ACTIVITY: Find the line with "power groups by" in the records below. Copy it and every line after it, up to and including the line with "path: stages, from".

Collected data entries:
=====

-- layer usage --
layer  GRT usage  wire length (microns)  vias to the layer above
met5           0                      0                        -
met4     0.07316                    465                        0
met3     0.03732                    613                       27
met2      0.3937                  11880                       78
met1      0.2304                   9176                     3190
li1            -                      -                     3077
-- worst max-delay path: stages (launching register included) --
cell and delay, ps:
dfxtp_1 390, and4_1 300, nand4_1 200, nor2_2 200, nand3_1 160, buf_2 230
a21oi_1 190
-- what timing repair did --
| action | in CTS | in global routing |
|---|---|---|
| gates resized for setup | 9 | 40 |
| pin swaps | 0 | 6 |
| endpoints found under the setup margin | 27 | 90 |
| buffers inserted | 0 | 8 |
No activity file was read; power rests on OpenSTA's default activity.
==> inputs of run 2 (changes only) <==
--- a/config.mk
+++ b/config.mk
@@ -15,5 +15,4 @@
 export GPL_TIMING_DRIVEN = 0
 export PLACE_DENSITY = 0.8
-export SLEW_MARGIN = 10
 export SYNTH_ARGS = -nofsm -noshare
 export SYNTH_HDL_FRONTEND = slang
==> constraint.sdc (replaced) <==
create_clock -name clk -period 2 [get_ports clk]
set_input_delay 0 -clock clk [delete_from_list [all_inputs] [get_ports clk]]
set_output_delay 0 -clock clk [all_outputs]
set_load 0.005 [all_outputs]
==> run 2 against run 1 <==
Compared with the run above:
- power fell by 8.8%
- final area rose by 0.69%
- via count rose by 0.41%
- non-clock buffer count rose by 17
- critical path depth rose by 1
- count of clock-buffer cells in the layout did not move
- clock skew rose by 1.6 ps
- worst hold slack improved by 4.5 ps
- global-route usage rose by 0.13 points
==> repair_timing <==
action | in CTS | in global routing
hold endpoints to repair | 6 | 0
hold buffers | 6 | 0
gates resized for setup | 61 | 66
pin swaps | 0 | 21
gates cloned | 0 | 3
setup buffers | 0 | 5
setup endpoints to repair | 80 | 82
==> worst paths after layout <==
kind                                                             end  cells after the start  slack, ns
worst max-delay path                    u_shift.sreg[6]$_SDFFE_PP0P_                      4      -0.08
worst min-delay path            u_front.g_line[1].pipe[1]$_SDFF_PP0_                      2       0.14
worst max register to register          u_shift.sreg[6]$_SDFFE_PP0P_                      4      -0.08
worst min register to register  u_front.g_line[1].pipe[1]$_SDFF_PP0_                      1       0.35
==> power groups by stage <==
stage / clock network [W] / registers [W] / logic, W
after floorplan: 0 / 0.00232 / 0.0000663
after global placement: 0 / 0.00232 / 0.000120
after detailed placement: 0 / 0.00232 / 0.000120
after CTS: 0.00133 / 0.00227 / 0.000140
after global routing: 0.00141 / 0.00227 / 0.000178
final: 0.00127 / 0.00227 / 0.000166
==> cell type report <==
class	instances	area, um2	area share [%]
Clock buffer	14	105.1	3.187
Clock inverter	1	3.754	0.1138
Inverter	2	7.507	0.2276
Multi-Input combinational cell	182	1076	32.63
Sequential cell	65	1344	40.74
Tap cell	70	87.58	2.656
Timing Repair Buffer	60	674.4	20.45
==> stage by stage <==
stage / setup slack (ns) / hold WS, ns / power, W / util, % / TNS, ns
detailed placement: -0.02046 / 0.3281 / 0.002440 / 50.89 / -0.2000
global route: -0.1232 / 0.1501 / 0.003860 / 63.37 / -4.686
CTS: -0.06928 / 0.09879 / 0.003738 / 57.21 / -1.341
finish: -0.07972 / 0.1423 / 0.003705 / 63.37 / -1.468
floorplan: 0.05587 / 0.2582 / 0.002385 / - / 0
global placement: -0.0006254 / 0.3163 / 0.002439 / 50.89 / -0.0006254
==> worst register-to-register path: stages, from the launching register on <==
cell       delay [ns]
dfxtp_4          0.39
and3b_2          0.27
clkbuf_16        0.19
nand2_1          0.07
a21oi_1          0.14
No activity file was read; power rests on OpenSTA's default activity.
### src/rtl/lcdc_pkg.sv
package lcdc_pkg;
  localparam int DATA_W = 32;
  localparam int SIZE_W = 10;
  localparam int TFLD_W = DATA_W - SIZE_W;
  localparam int NFLAG  = 3;

  // flag indices; status bit positions are fixed by the read layout
  localparam int FLG_FRAME = 0;
  localparam int FLG_PAL   = 1;
  localparam int FLG_SYNC  = 2;

  localparam logic [DATA_W-1:0] CTRL_SET  = 32'hFE000C34;
  localparam logic [DATA_W-1:0] CTRL_KEEP = 32'h01CFF300;
  localparam logic [DATA_W-1:0] TIM2_SET  = 32'hFC000000;
  localparam logic [DATA_W-1:0] SUB_KEEP  = 32'hA1FFFFFF;
  localparam logic [3:0]        TIM0_LOW  = 4'hF;

  typedef struct packed {
    logic              en;
    logic              mono;
    logic [1:0]        mask;
    logic              tft;
    logic [1:0]        plm;
    logic [DATA_W-1:0] ctrl_kept;
    logic [SIZE_W-1:0] width_m1;
    logic [TFLD_W-1:0] tim0_hi;
    logic [SIZE_W-1:0] height_m1;
    logic [TFLD_W-1:0] tim1_hi;
    logic [DATA_W-1:0] tim2;
    logic [DATA_W-1:0] sub;
  } cfg_t;
endpackage

### src/rtl/lcdc_cfg_regs.sv
module lcdc_cfg_regs
  import lcdc_pkg::*;
#(
  parameter int ADDR_W = 8
) (
  input  logic              clk,
  input  logic              rst_n,
  input  logic              wr_en,
  input  logic [ADDR_W-1:0] addr,
  input  logic [DATA_W-1:0] wdata,
  output cfg_t              cfg_o,
  output logic              en_rise_o,
  output logic              en_fall_o,
  output logic              fall_sets_frame_o
);
  localparam logic [ADDR_W-1:0] OFS_CTRL = ADDR_W'('h00);
  localparam logic [ADDR_W-1:0] OFS_TIM0 = ADDR_W'('h04);
  localparam logic [ADDR_W-1:0] OFS_TIM1 = ADDR_W'('h08);
  localparam logic [ADDR_W-1:0] OFS_TIM2 = ADDR_W'('h0C);
  localparam logic [ADDR_W-1:0] OFS_SUB  = ADDR_W'('h14);

  cfg_t cfg_q, cfg_d;
  logic wr_ctrl, wr_tim0, wr_tim1, wr_tim2, wr_sub;

  assign wr_ctrl = wr_en && (addr == OFS_CTRL);
  assign wr_tim0 = wr_en && (addr == OFS_TIM0);
  assign wr_tim1 = wr_en && (addr == OFS_TIM1);
  assign wr_tim2 = wr_en && (addr == OFS_TIM2);
  assign wr_sub  = wr_en && (addr == OFS_SUB);

  always_comb begin
    cfg_d = cfg_q;
    if (wr_ctrl) begin
      cfg_d.en        = wdata[0];
      cfg_d.mono      = wdata[1];
      cfg_d.mask      = wdata[4:3];
      cfg_d.tft       = wdata[7];
      cfg_d.plm       = wdata[21:20];
      cfg_d.ctrl_kept = wdata & CTRL_KEEP;
    end
    if (wr_tim0) begin
      cfg_d.width_m1 = wdata[SIZE_W-1:0];
      cfg_d.tim0_hi  = wdata[DATA_W-1:SIZE_W];
    end
    if (wr_tim1) begin
      cfg_d.height_m1 = wdata[SIZE_W-1:0];
      cfg_d.tim1_hi   = wdata[DATA_W-1:SIZE_W];
    end
    if (wr_tim2) cfg_d.tim2 = wdata;
    if (wr_sub)  cfg_d.sub  = wdata & SUB_KEEP;
  end

  always_ff @(posedge clk or negedge rst_n) begin
    if (!rst_n) cfg_q <= '0;
    else        cfg_q <= cfg_d;
  end

  assign cfg_o             = cfg_q;
  assign en_rise_o         = wr_ctrl &&  wdata[0] && !cfg_q.en;
  assign en_fall_o         = wr_ctrl && !wdata[0] &&  cfg_q.en;
  assign fall_sets_frame_o = (wdata[21:20] != 2'd1);

  // a size write lands at the sampling edge
  a_r12_width_lands: assert property (@(posedge clk) disable iff (!rst_n)
    (wr_en && addr == OFS_TIM0) |=> (cfg_o.width_m1 == $past(wdata[SIZE_W-1:0])));
  // writes to unmapped offsets leave every field alone
  a_r7_undef_write_inert: assert property (@(posedge clk) disable iff (!rst_n)
    (wr_en && addr != OFS_CTRL && addr != OFS_TIM0 && addr != OFS_TIM1 &&
     addr != OFS_TIM2 && addr != OFS_SUB) |=> $stable(cfg_o));
  // subpanel never holds the masked-off bits
  a_r6_sub_masked: assert property (@(posedge clk) disable iff (!rst_n)
    (cfg_o.sub & ~SUB_KEEP) == '0);
endmodule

=====

SOLVED PROBLEM:
==> power groups by stage <==
stage / clock network [W] / registers [W] / logic, W
after floorplan: 0 / 0.00232 / 0.0000663
after global placement: 0 / 0.00232 / 0.000120
after detailed placement: 0 / 0.00232 / 0.000120
after CTS: 0.00133 / 0.00227 / 0.000140
after global routing: 0.00141 / 0.00227 / 0.000178
final: 0.00127 / 0.00227 / 0.000166
==> cell type report <==
class	instances	area, um2	area share [%]
Clock buffer	14	105.1	3.187
Clock inverter	1	3.754	0.1138
Inverter	2	7.507	0.2276
Multi-Input combinational cell	182	1076	32.63
Sequential cell	65	1344	40.74
Tap cell	70	87.58	2.656
Timing Repair Buffer	60	674.4	20.45
==> stage by stage <==
stage / setup slack (ns) / hold WS, ns / power, W / util, % / TNS, ns
detailed placement: -0.02046 / 0.3281 / 0.002440 / 50.89 / -0.2000
global route: -0.1232 / 0.1501 / 0.003860 / 63.37 / -4.686
CTS: -0.06928 / 0.09879 / 0.003738 / 57.21 / -1.341
finish: -0.07972 / 0.1423 / 0.003705 / 63.37 / -1.468
floorplan: 0.05587 / 0.2582 / 0.002385 / - / 0
global placement: -0.0006254 / 0.3163 / 0.002439 / 50.89 / -0.0006254
==> worst register-to-register path: stages, from the launching register on <==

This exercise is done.